Mechanisms of Action Prediction Challenge
This project was sponsored by the Connectivity Map, within the Broad Institute of MIT and Harvard, the Laboratory for Innovation Science at Harvard (LISH), and the NIH Common Funds Library of Integrated Network-Based Cellular Signatures (LINCS). The aim was to advance drug development through improvements to MoA prediction algorithms. The means were an open challenge hosted on the crowdsourcing platform Kaggle. Visit the challenge’s website for more information, data, and source codes.
What is the Mechanism of Action (MoA) of a drug? And why is it important?
In the past, scientists derived drugs from natural products or were inspired by traditional remedies. Very common drugs, such as paracetamol (acetaminophen) were put into clinical use decades before the biological mechanisms driving their pharmacological activities were understood. Today, with the advent of more powerful technologies, drug discovery has changed from the serendipitous approaches of the past to a more targeted model based on an understanding of the underlying biological mechanism of a disease. In this new framework, scientists seek to identify a protein target associated with a disease and develop a molecule that can modulate that protein target. As a shorthand to describe the biological activity of a given molecule, scientists assign a label referred to as mechanism-of-action or MoA for short.

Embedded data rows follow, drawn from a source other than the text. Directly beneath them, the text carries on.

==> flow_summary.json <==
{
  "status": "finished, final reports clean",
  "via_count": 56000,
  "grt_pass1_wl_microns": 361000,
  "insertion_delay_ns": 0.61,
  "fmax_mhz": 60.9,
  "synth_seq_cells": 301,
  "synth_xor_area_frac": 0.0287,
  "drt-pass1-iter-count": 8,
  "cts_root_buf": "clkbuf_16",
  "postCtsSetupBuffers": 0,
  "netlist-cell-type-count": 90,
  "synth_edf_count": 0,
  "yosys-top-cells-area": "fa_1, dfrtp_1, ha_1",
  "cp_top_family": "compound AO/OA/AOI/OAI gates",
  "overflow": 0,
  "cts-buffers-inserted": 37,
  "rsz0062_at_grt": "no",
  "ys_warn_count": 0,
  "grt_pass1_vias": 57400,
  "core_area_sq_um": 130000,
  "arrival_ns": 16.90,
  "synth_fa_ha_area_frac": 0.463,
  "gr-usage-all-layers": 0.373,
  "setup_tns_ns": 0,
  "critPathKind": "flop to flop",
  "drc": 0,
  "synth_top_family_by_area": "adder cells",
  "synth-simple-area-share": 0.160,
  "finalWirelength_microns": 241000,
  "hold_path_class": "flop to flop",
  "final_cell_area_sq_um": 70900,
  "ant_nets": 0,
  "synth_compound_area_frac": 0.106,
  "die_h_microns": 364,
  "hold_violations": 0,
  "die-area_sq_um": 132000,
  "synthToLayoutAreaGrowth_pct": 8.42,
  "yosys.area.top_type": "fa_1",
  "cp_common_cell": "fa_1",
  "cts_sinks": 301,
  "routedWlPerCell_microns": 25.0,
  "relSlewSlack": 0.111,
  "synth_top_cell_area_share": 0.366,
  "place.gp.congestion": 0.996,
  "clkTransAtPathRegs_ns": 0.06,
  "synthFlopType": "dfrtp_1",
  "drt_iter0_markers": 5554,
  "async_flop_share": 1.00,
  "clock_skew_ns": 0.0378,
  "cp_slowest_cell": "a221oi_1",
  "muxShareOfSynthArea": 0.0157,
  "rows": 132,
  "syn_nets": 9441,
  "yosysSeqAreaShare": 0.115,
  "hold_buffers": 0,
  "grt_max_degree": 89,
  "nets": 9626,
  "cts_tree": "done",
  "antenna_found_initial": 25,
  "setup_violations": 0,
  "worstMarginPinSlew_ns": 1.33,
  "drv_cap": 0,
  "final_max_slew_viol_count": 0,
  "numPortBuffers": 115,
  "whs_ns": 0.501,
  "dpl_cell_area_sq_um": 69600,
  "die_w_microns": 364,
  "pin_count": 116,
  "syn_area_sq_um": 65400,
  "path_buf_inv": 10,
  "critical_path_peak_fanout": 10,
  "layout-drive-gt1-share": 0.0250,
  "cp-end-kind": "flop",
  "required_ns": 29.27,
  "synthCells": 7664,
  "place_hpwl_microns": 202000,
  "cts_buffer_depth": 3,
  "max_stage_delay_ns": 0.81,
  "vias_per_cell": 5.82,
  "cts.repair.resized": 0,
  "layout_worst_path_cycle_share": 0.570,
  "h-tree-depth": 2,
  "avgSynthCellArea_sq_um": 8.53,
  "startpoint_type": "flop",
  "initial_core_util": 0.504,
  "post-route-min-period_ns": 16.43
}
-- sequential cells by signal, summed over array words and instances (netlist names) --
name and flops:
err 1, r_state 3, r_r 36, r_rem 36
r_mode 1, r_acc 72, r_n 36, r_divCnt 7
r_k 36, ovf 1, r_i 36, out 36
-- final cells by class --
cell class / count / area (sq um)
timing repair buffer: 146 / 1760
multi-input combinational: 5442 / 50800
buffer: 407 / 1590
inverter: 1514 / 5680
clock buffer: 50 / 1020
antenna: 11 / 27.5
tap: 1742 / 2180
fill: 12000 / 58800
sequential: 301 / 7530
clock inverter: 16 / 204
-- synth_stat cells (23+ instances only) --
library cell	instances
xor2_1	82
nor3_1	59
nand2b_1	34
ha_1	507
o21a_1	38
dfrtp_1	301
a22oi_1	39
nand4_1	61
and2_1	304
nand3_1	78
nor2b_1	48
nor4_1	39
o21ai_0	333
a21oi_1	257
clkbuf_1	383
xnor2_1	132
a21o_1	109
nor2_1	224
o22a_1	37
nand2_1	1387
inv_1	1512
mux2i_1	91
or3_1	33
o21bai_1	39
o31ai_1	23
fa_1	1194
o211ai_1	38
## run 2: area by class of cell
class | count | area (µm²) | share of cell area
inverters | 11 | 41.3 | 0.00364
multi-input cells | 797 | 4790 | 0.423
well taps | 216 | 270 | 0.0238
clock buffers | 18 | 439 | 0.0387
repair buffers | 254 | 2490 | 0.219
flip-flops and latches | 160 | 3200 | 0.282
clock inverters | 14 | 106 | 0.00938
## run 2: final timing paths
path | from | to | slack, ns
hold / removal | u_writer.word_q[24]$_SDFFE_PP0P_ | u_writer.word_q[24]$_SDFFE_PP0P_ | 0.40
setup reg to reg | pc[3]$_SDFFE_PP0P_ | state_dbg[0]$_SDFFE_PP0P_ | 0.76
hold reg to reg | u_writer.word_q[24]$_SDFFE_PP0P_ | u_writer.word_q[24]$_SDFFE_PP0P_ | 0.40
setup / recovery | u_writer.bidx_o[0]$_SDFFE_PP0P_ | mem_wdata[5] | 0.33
--- config.mk ---
export PLATFORM = sky130hd
export DESIGN_NAME = ts_pair_matcher_flat
export DESIGN_NICKNAME = d
export VERILOG_FILES = /design/src/rtl/ts_pair_matcher_if.sv /design/src/rtl/ts_pair_matcher.sv /design/src/flat_wrapper.sv
export SDC_FILE = /design/constraint.sdc
export NUM_CORES = 2
export LEC_CHECK = 0
export CAP_MARGIN = 10
export CORE_AREA = 4 4 344 346
export CTS_CLUSTER_DIAMETER = 80
export CTS_CLUSTER_SIZE = 25
export DETAILED_ROUTE_END_ITERATION = 8
export DIE_AREA = 0 0 348 350
export DONT_BUFFER_PORTS = 1
export GPL_ROUTABILITY_DRIVEN = 0
export SYNTH_ARGS = -nofsm -noshare
export SYNTH_HDL_FRONTEND = slang
export SYNTH_SLANG_ARGS = --single-unit
--- constraint.sdc ---
create_clock -name clk -period 11.9 [get_ports clk]
set_clock_uncertainty 0.1 [all_clocks]
set_input_delay 2.38 -clock clk [delete_from_list [all_inputs] [get_ports clk]]
set_output_delay 2.38 -clock clk [all_outputs]
set_load 0.03 [all_outputs]
[config.mk]
export PLATFORM = sky130hd
export DESIGN_NAME = wb_decoder_n
export DESIGN_NICKNAME = d
export VERILOG_FILES = /design/src/rtl/wb_pkg.sv /design/src/rtl/wb_watchdog.sv /design/src/rtl/wb_decoder_n.sv
export SDC_FILE = /design/constraint.sdc
export NUM_CORES = 1
export LEC_CHECK = 0
export BUFFER_PORTS_ARGS = -buffer_cell sky130_fd_sc_hd__buf_2
export CORE_AREA = 2 2 124 126
export CTS_CLUSTER_SIZE = 24
export DETAILED_ROUTE_END_ITERATION = 16
export DIE_AREA = 0 0 126 128
export HOLD_SLACK_MARGIN = 0.05
export PLACE_DENSITY = 0.59
export SYNTH_ARGS = -nofsm -noshare
export SYNTH_HDL_FRONTEND = slang
export SYNTH_SLANG_ARGS = --single-unit
[constraint.sdc]
create_clock -name wb_clk_i -period 4.4 [get_ports wb_clk_i]
set_input_delay 0.88 -clock wb_clk_i [delete_from_list [all_inputs] [get_ports wb_clk_i]]
set_output_delay 0.88 -clock wb_clk_i [all_outputs]
set_load 0.005 [all_outputs]
[src/rtl/wb_pkg.sv]
// Shared encodings and sizing helpers for the Wishbone address decoder.
// Pure declarations: no logic, no latency, no flow control.
package wb_pkg;

  localparam logic [1:0] IDLE   = 2'd0;
  localparam logic [1:0] ACTIVE = 2'd1;
  localparam logic [1:0] UNMAP  = 2'd2;

  typedef enum logic [1:0] {
    S_IDLE   = IDLE,
    S_ACTIVE = ACTIVE,
    S_UNMAP  = UNMAP
  } wb_state_e;

  localparam logic [31:0] DEF_UNMAPPED_DATA = 32'hDEADBEEF;
  localparam int          DEF_SW            = 32 / 8;

  function automatic int sel_width(input int dw);
    return dw / 8;
  endfunction

  // A disabled watchdog still gets a 1-bit width so declarations stay legal.
  function automatic int wdog_width(input int timeout);
    return (timeout <= 0) ? 1 : $clog2(timeout + 1);
  endfunction

endpackage

[src/rtl/wb_watchdog.sv]
// Per-transfer cycle counter; expire_o asserts combinationally on the TIMEOUT-th enabled cycle.
// Latency: expiry is seen in the same cycle as the final enabled count; no backpressure.
// TIMEOUT=0 removes the counter entirely and expire_o is tied low.
module wb_watchdog
  import wb_pkg::*;
#(
  parameter int TIMEOUT = 255
) (
  input  logic clk,
  input  logic rst_n,
  input  logic clr_i,
  input  logic en_i,
  output logic expire_o
);

  if (TIMEOUT > 0) begin : g_cnt
    localparam int CW = wdog_width(TIMEOUT);

    logic [CW-1:0] cnt_q;
    logic [CW-1:0] cnt_d;

    always_comb begin
      cnt_d = cnt_q;
      if (clr_i) begin
        cnt_d = '0;
      end else if (en_i) begin
        cnt_d = cnt_q + 1'b1;
      end
    end

    always_ff @(posedge clk or negedge rst_n) begin
      if (!rst_n) begin
        cnt_q <= '0;
      end else begin
        cnt_q <= cnt_d;
      end
    end

    // cnt_q holds the number of silent cycles already elapsed before this one.
    assign expire_o = en_i && (cnt_q == CW'(TIMEOUT - 1));
  end else begin : g_off
    assign expire_o = 1'b0;
  end

endmodule

[src/rtl/wb_decoder_n.sv]
// Single-master Wishbone classic decoder: routes to one of NSLAVES by top address bits.
// Latency: 1 cycle decode in IDLE, then slave response passes through combinationally.
// Backpressure: master waits on ack/err; hung slaves are cut off by the watchdog.
module wb_decoder_n
  import wb_pkg::*;
#(
  parameter int                      AW            = 30,
  parameter int                      DW            = 32,
  parameter int                      NSLAVES       = 4,
  parameter int                      MUXW          = 4,
  parameter logic [NSLAVES*MUXW-1:0] SLAVE_IDS     = {4'h3, 4'h2, 4'h1, 4'h0},
  parameter int                      TIMEOUT       = 255,
  parameter bit                      UNMAPPED_ACK  = 1'b0,
  parameter logic [DW-1:0]           UNMAPPED_DATA = DW'(DEF_UNMAPPED_DATA)
) (
  input  logic                  wb_clk_i,
  input  logic                  wb_reset_ni,
  input  logic [AW-1:0]         wb_adr_i,
  input  logic [DW-1:0]         wb_dat_i,
  output logic [DW-1:0]         wb_dat_o,
  input  logic                  wb_we_i,
  input  logic [DW/8-1:0]       wb_sel_i,
  input  logic                  wb_cyc_i,
  input  logic                  wb_stb_i,
  output logic                  wb_ack_o,
  output logic                  wb_err_o,
  output logic [AW-1:0]         wbs_adr_o,
  output logic [DW-1:0]         wbs_dat_o,
  output logic                  wbs_we_o,
  output logic [DW/8-1:0]       wbs_sel_o,
  output logic [NSLAVES-1:0]    wbs_cyc_o,
  output logic [NSLAVES-1:0]    wbs_stb_o,
  input  logic [NSLAVES*DW-1:0] wbs_dat_i,
  input  logic [NSLAVES-1:0]    wbs_ack_i,
  input  logic [NSLAVES-1:0]    wbs_err_i
);

  localparam int SW = sel_width(DW);
  localparam int IW = (NSLAVES > 1) ? $clog2(NSLAVES) : 1;

  wb_state_e     state_q, state_d;
  logic [IW-1:0] slv_q, slv_d;

  logic          req;
  logic          hit;
  logic [IW-1:0] dec_idx;
  logic          is_active;
  logic          slv_ack;
  logic          slv_err;
  logic          wdog_en;
  logic          wdog_exp;

  assign wbs_adr_o = wb_adr_i;
  assign wbs_dat_o = wb_dat_i;
  assign wbs_we_o  = wb_we_i;
  assign wbs_sel_o = wb_sel_i[SW-1:0];

  assign req = wb_cyc_i & wb_stb_i;

  // Scan downward so the lowest matching index is the one left standing.
  always_comb begin
    hit     = 1'b0;
    dec_idx = '0;
    for (int k = NSLAVES - 1; k >= 0; k--) begin
      if (wb_adr_i[AW-1 -: MUXW] == SLAVE_IDS[k*MUXW +: MUXW]) begin
        hit     = 1'b1;
        dec_idx = IW'(k);
      end
    end
  end

  assign is_active = (state_q == S_ACTIVE);
  assign slv_ack   = is_active & wbs_ack_i[slv_q] & req;
  assign slv_err   = is_active & wbs_err_i[slv_q] & req & ~wbs_ack_i[slv_q];
  assign wdog_en   = is_active & wb_cyc_i & ~slv_ack & ~slv_err;

  wb_watchdog #(
    .TIMEOUT (TIMEOUT)
  ) u_wdog (
    .clk      (wb_clk_i),
    .rst_n    (wb_reset_ni),
    .clr_i    (~is_active),
    .en_i     (wdog_en),
    .expire_o (wdog_exp)
  );

  always_comb begin
    state_d   = state_q;
    slv_d     = slv_q;
    wb_ack_o  = 1'b0;
    wb_err_o  = 1'b0;
    wb_dat_o  = UNMAPPED_DATA;
    wbs_cyc_o = '0;
    wbs_stb_o = '0;
    case (state_q)
      S_IDLE: begin
        if (req) begin
          if (hit) begin
            slv_d   = dec_idx;
            state_d = S_ACTIVE;
          end else begin
            state_d = S_UNMAP;
          end
        end
      end
      S_ACTIVE: begin
        wbs_cyc_o[slv_q] = wb_cyc_i & ~wdog_exp;
        wbs_stb_o[slv_q] = wb_stb_i;
        wb_dat_o         = wbs_dat_i[slv_q*DW +: DW];
        wb_ack_o         = slv_ack;
        wb_err_o         = slv_err | wdog_exp;
        if (!wb_cyc_i || slv_ack || slv_err || wdog_exp) begin
          state_d = S_IDLE;
        end
      end
      S_UNMAP: begin
        wb_ack_o = wb_cyc_i & UNMAPPED_ACK;
        wb_err_o = wb_cyc_i & ~UNMAPPED_ACK;
        state_d  = S_IDLE;
      end
      default: begin
        state_d = S_IDLE;
      end
    endcase
  end

  always_ff @(posedge wb_clk_i or negedge wb_reset_ni) begin
    if (!wb_reset_ni) begin
      state_q <= S_IDLE;
      slv_q   <= '0;
    end else begin
      state_q <= state_d;
      slv_q   <= slv_d;
    end
  end

endmodule

==> impl_metrics.toml, run 1 <==
[status]
status = "complete, no violations"

[layout]
seq_area_um2 = 302.8
layout.nets = 566
fill_cells = 1722
drive_gt1_share_pct = 67.14
multi_input_area_mm2 = 0.001469
fin_area_mm2 = 0.003075
diodes = 0
final_common_cell = "buf_2"
syn_to_final_growth_pct = 31.02
layout_common_cells = "buf_2, mux4_2, nand2b_1"

[route]
drt_wl_total_mm = 8.540
wl_per_cell_um = 15.79
firstDrtPassIters = 4
ant_nets = 0
via_per_inst = 4.133
vias = 2236
drcViolationCount = 0
drt_first_iter_violations = 49

[clock_network]
path_clk_slew_ns = 0.05
cts_resized = 0
clkSinkCount = 12
postCtsHoldBufs = 0
ctsRootBufferMaster = "clkbuf_16"
cts_buffers = 3
clockBufferDepth = 2
h-tree-depth = 1
insertion_delay_ns = 0.24
cts_setup_buffers = 0
cts_tree = "yes"

[grt]
track_usage_pct = 9.965
grt_pass1_wl_mm = 12.61
grt_pass1_vias = 2317
grt_max_degree = 31
antenna_found_initial = 0
grt-ovfl-total = 0

[die]
die_h_um = 128
core_area_mm2 = 0.01486
die_w_um = 126
die_area_mm2 = 0.01613
num_io_pins = 316
rows = 45
initial_utilization_pct = 15.79

[power]
power_leakage_uw = 0.001346
peakVddDrop_v = 0.00009280
p_per_area_mw_per_mm2 = 319.3

[sta]
setup_viol = 0
timing.final.crit_share_pct = 80.19
fin_setup_tns_ns = 0
hold_viol_final = 0
fin_worst_skew_ns = 0.0008647
relSlewSlack_pct = 64.18
rsz0062_at_grt = "no"
setup_ws_ns = 0.8714
max_freq_mhz = 283.4
drv_slew = 0
tightest_slew_ns = 0.5372
fin_crit_ns = 3.529

[place]
dp_hpwl_mm = 7.272
place_area_mm2 = 0.002987
portBuffers = 189
gp_congestion = 0.7544
dp_slack_ns = 0.9557

[worst_hold_path]
whs_endpoint = "u_wdog.g_cnt.cnt_q[4]$_DFFE_PN0P_"
min_delay_path_depth = 1
min_from = "u_wdog.g_cnt.cnt_q[4]$_DFFE_PN0P_"
hp-class = "flip-flop to flip-flop"

[setup_path]
reg2reg_depth = 7
worstReg2RegStart = "state_q[1]$_DFFE_PN0P_"
arrival_ns = 2.65
crit_type = "flip-flop to output port"
r2r_slack_ns = 1.85
endpoint_kind = "output port"
r2r-end = "u_wdog.g_cnt.cnt_q[7]$_DFFE_PN0P_"
cp_max_fo = 17
worstPathRequired_ns = 3.52
start_kind = "flip-flop"

[logic_synthesis]
ys_ff_latch = 12
synth_area_mm2 = 0.002347
ys.warnings.count = 0
synth_area_per_cell_um2 = 9.780
synth-seq-area-share_pct = 12.79
synth_nets = 452
synth_flop_cell = "dfrtp_1"
synthArstFlopShare_pct = 100.0
syn_inst = 240
synth.distinct_cells = 31
synth_edf_count = 0

[run]
cap_violations = 0
-- flip-flops by register name (all words and copies together) (netlist names) --
register / flops
u_wdog.g_cnt.cnt_q: 8
slv_q: 2
state_q: 2
-- worst max path at each step --
| stage | to | slack (ns) | startpoint |
|---|---|---|---|
| after floorplan | wbs_cyc_o[1] | 1.32 | wbs_err_i[3] |
| after global placement | wbs_cyc_o[1] | 0.97 | wbs_err_i[3] |
| after detailed placement | wbs_cyc_o[2] | 0.96 | wbs_err_i[3] |
| after CTS | wbs_cyc_o[2] | 0.82 | slv_q[0]$_DFFE_PN0P_ |
| after global routing | wbs_cyc_o[0] | 0.69 | slv_q[0]$_DFFE_PN0P_ |
| final | wbs_cyc_o[2] | 0.87 | slv_q[0]$_DFFE_PN0P_ |
-- critical path: stages (launching register included) --
cell	delay (ns)
dfrtp_2	0.70
mux4_2	0.64
o21a_1	0.34
o41ai_4	0.49
nor2_1	0.09
buf_2	0.13
-- report_power, final --
group | internal (uW) | switching, uW | total, uW
clock network | 137 | 50.1 | 188
registers | 124 | 65.3 | 189
logic | 379 | 227 | 605
-- through the flow --
step	hold WS [ns]	utilization [%]	total power [uW]	instances
final	0.4889	20.69	982.0	541
after global routing	0.5099	20.69	1059	541
after CTS	0.4921	20.69	999.3	541
after detailed placement	0.4764	20.09	812.1	537
after global placement	0.4671	20.09	806.4	537
after floorplan	0.4496	-	684.4	240
-- per-layer routing --
| layer | share of wire, % | vias to the layer above | GRT usage [%] | wire length [um] |
|---|---|---|---|---|
| li1 | - | 1023 | - | - |
| met1 | 41 | 1050 | 12.49 | 3475 |
| met2 | 50 | 130 | 17.30 | 4253 |
| met3 | 6.8 | 33 | 1.461 | 584 |
| met4 | 2.7 | 0 | 3.878 | 227 |
| met5 | 0 | - | 0 | 0 |
-- area by class of cell --
cell class | count | share of cell area [%]
Clock buffer | 4 | 2.889
Inverter | 3 | 0.3662
Multi-Input combinational cell | 142 | 47.76
Sequential cell | 12 | 9.845
Tap cell | 188 | 7.649
Timing Repair Buffer | 192 | 31.49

How do we determine the MoAs of a new drug?
One approach is to treat a sample of human cells with the drug and then analyze the cellular responses with algorithms that search for similarity to known patterns in large genomic databases, such as libraries of gene expression or cell viability patterns of drugs with known MoAs.
What was the goal of this challenge?
In this competition, competitors had access to a unique dataset that combines gene expression and cell viability data for about 5,000 drugs. The data is based on a new assay that measures simultaneously (within the same samples) human cells’ responses to drugs in a pool of 100 different cell types (thus solving the problem of identifying ex-ante, which cell types are better suited for a given drug). The competitors also had access to MoA annotations for more than 5,000 drugs in this dataset.
The dataset was split into testing and training subsets. Hence, the task was to use the training dataset to develop an algorithm that automatically labels each case in the test set as one or more MoA classes (“multiple-label classification”).
How to evaluate the accuracy of a solution?
Based on the MoA annotations, the accuracy of solutions was evaluated on the average value of the logarithmic loss function applied to each drug-MoA annotation pair.
The analysis of the results of this competition is in progress.